START Extracted records
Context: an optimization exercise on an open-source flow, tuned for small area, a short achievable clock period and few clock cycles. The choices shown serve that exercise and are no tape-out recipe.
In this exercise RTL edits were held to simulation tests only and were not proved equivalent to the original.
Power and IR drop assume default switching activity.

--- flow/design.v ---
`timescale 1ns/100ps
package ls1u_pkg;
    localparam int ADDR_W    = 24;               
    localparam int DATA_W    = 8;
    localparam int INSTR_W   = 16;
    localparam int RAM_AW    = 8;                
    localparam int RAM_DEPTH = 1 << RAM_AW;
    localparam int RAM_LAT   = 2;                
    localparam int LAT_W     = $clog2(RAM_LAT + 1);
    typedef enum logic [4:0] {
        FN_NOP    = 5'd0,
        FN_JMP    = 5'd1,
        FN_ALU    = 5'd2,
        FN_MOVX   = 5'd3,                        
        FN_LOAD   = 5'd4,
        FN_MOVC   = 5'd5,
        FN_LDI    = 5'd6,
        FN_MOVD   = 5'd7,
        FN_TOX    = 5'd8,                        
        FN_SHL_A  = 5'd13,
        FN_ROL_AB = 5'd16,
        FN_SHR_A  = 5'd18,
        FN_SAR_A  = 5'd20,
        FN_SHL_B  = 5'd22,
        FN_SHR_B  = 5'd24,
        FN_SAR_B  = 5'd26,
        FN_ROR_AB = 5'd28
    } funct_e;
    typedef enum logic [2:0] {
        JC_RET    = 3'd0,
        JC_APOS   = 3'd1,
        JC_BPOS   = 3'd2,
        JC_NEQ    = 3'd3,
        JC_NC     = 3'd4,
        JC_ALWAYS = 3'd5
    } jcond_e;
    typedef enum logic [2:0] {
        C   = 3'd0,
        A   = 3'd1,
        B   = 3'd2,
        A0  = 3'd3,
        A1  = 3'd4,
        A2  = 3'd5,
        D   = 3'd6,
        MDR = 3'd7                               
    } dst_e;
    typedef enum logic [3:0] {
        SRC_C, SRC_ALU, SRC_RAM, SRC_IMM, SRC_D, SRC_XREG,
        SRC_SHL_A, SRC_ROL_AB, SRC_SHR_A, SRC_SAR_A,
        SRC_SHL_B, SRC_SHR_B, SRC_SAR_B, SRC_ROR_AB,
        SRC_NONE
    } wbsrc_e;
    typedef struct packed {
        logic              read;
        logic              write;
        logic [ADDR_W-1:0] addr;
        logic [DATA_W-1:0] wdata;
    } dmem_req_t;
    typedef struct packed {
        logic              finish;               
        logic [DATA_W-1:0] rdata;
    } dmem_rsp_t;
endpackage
END Extracted records
START Extracted records
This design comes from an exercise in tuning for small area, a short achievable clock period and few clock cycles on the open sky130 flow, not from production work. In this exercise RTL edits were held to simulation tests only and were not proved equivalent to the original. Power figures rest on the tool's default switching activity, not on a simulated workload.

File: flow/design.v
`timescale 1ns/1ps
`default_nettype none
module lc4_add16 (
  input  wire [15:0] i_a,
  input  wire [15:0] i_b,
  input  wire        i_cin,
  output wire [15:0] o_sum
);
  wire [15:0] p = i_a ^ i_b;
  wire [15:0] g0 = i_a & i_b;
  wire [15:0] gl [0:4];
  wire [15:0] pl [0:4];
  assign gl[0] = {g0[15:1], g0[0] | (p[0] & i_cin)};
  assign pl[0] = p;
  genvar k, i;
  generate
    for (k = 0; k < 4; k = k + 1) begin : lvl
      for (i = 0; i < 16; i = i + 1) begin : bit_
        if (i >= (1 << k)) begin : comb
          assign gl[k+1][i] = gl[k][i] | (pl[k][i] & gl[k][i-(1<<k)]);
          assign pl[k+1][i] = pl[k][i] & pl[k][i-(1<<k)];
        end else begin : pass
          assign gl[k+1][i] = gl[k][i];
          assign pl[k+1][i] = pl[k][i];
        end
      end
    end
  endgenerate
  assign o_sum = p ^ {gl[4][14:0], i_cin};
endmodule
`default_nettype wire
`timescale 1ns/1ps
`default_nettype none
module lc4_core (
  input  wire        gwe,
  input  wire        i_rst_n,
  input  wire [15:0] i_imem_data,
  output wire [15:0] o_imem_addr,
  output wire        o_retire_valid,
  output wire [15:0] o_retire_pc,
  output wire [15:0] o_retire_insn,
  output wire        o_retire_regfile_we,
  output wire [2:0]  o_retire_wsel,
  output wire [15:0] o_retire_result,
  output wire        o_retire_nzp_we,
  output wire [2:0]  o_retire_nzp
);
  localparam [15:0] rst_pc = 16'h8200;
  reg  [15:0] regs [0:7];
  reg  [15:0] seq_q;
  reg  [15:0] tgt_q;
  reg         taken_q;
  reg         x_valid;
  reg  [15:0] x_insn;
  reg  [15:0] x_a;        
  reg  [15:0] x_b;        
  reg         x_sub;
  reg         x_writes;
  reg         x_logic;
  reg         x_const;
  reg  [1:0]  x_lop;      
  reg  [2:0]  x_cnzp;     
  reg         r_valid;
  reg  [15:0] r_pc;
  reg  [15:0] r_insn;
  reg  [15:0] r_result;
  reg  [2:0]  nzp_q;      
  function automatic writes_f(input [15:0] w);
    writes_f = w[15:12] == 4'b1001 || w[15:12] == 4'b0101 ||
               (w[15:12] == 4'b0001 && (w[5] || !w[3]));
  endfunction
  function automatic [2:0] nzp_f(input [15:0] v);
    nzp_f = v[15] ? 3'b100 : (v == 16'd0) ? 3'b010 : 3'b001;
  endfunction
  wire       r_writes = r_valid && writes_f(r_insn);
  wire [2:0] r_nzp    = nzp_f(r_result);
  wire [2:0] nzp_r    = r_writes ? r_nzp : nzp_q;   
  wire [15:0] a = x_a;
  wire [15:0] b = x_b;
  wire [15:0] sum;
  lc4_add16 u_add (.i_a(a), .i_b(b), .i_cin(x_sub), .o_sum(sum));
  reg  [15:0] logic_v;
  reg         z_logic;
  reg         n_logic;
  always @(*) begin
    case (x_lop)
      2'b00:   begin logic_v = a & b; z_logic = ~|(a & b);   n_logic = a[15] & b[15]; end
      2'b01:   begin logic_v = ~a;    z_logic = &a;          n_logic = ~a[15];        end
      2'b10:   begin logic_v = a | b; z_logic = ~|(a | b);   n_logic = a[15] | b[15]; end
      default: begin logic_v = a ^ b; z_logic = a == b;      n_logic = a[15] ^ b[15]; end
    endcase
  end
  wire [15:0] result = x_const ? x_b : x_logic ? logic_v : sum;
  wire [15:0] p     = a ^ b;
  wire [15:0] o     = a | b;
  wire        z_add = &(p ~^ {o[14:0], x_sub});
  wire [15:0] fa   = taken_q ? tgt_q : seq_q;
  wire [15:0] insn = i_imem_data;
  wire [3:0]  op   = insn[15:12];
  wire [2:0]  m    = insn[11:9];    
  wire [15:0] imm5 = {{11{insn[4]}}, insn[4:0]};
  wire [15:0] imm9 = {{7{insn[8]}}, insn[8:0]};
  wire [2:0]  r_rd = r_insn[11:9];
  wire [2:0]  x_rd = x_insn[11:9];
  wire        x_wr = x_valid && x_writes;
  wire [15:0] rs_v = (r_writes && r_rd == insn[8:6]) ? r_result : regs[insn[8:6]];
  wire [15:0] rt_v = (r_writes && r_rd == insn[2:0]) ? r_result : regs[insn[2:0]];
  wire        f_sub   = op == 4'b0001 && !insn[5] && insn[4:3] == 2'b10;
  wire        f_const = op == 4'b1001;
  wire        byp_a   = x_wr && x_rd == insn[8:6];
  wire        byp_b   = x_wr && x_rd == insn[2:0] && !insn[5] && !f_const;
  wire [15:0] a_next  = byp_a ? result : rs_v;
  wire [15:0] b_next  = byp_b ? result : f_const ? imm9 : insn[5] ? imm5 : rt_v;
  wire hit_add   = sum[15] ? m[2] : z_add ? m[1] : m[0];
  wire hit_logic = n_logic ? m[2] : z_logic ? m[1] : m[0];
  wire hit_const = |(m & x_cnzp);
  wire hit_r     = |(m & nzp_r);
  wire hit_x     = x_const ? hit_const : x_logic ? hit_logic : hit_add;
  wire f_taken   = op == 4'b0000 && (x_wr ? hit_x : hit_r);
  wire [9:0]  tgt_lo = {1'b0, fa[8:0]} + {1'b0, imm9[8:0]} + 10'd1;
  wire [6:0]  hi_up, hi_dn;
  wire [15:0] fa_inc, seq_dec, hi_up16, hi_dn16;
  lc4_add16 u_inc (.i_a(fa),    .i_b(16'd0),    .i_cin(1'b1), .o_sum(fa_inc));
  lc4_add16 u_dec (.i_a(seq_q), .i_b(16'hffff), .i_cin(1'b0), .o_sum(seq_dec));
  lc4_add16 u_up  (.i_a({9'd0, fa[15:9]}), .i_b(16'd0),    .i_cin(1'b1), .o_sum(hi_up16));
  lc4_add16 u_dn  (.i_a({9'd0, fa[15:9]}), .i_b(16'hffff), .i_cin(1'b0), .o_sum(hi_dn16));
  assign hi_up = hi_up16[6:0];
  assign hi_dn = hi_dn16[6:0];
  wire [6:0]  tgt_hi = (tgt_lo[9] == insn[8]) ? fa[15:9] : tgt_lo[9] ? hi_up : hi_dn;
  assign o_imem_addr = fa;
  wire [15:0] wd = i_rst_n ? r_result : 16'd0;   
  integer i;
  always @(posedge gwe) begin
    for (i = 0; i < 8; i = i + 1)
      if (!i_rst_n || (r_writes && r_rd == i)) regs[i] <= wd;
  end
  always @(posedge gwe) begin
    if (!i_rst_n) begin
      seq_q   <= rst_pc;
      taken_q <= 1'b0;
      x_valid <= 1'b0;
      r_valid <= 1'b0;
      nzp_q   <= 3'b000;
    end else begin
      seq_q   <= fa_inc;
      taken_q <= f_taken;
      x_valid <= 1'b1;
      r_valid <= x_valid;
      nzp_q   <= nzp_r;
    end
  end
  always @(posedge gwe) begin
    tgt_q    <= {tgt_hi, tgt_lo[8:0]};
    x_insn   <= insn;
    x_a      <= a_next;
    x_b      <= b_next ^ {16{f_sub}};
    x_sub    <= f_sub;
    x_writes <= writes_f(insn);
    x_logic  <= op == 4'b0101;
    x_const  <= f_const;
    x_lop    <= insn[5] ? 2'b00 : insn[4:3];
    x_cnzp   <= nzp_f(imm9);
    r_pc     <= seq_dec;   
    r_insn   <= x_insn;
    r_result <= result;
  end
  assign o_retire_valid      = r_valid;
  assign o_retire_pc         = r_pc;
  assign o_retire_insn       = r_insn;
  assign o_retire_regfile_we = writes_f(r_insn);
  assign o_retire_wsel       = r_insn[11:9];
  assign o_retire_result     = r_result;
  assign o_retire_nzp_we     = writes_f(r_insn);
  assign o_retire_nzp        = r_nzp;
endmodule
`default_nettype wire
END Extracted records
START Extracted records
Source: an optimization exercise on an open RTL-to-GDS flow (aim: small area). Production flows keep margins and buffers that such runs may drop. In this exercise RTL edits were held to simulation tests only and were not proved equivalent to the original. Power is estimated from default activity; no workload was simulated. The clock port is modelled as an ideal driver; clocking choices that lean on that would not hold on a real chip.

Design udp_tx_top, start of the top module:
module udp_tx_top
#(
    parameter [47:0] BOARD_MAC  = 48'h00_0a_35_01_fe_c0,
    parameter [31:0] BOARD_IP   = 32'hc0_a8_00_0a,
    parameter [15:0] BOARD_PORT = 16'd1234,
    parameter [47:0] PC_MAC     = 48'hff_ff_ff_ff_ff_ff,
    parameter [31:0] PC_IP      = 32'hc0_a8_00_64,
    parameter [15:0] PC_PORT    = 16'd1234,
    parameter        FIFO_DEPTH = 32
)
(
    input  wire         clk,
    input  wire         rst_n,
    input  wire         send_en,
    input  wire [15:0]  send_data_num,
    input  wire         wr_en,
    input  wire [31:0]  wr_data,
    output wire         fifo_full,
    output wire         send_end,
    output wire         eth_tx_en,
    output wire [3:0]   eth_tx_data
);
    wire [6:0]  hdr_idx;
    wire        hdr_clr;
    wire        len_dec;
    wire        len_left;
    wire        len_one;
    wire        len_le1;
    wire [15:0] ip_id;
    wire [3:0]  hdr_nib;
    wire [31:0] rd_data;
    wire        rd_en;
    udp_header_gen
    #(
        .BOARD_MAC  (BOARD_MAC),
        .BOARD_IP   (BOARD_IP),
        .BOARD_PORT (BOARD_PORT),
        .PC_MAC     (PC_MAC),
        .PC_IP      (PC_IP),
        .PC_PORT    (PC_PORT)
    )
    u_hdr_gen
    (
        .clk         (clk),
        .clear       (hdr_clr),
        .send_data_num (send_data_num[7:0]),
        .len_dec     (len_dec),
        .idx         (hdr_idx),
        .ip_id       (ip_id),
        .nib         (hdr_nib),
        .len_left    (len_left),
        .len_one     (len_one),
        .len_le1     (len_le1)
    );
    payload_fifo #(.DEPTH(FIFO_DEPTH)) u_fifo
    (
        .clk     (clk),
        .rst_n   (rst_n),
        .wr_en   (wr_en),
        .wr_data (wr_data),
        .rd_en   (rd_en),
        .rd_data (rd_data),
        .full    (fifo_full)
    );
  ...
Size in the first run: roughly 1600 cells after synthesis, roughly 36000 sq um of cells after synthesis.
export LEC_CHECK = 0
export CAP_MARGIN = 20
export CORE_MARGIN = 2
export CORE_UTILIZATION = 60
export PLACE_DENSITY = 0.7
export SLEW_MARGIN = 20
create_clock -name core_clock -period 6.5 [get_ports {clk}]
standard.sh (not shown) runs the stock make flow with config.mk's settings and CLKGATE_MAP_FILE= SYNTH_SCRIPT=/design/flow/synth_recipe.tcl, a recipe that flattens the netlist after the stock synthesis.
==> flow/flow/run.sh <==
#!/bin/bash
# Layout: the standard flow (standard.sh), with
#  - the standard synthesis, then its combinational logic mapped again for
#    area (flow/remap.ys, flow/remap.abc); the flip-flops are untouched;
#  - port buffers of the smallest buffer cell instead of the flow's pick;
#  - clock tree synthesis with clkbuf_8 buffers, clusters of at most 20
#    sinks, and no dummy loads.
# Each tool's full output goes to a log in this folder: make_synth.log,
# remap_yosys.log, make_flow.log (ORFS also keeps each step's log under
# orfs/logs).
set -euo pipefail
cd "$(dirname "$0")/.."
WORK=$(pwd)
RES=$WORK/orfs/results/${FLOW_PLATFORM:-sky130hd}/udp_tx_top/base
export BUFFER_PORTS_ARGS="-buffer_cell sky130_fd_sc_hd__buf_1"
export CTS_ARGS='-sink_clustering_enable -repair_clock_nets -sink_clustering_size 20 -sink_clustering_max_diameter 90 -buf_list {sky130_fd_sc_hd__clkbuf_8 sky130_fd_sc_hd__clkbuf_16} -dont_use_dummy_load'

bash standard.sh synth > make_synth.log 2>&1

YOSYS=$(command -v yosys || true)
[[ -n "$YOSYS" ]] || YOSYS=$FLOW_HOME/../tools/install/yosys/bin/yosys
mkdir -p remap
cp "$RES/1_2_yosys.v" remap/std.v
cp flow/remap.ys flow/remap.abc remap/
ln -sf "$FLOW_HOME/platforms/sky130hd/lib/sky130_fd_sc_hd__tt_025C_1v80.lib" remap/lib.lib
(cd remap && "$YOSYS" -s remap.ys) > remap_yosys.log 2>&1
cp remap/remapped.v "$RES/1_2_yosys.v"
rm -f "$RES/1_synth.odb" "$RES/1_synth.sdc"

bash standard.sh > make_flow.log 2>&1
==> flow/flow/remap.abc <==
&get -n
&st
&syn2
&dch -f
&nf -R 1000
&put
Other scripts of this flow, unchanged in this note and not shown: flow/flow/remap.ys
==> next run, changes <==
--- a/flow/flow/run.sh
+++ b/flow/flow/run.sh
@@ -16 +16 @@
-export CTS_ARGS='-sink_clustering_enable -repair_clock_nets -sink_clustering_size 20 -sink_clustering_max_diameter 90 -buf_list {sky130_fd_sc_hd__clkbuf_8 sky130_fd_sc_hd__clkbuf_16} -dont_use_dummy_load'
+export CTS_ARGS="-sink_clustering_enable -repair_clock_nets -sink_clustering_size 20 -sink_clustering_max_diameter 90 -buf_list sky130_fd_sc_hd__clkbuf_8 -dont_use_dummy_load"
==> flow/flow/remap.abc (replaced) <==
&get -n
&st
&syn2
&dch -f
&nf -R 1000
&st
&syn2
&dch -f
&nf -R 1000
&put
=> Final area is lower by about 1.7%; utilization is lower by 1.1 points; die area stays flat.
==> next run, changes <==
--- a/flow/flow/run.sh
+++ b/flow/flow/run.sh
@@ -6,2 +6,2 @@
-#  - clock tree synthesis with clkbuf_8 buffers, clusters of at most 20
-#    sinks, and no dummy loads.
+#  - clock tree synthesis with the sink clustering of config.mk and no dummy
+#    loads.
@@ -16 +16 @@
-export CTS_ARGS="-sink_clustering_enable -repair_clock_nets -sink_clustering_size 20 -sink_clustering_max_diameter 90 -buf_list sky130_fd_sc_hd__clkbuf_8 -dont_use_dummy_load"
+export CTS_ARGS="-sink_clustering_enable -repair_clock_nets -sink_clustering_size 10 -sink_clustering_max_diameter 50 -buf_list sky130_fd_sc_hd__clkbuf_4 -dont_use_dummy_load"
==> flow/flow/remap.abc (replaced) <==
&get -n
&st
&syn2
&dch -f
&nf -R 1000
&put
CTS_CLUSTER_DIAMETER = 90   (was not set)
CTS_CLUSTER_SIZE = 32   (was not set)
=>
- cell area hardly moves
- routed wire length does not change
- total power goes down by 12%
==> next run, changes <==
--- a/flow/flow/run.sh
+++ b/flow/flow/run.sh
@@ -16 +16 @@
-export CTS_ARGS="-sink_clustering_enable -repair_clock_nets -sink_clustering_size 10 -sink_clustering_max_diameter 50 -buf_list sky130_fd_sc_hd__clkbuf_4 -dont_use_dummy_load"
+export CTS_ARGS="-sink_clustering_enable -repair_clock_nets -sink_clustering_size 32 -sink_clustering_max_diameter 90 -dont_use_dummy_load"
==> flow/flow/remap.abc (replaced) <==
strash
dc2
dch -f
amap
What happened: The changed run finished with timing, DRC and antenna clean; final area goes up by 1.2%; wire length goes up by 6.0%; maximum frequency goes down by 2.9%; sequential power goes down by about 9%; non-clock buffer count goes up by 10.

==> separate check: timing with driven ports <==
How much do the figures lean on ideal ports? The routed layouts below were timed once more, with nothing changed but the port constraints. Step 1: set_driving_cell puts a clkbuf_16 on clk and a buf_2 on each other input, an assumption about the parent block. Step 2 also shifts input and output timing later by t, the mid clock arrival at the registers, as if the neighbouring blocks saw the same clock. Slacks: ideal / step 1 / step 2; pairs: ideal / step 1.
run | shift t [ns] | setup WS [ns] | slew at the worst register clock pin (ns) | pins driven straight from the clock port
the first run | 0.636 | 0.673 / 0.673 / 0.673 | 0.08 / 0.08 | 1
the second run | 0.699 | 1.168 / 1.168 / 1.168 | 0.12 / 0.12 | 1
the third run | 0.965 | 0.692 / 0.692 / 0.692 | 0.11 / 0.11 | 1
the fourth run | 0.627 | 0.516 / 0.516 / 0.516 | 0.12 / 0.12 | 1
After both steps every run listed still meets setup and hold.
END Extracted records
Description of the task: Find the number of lines in the entries above that hold the string "bash", and write only that number.

Exercise solution: 3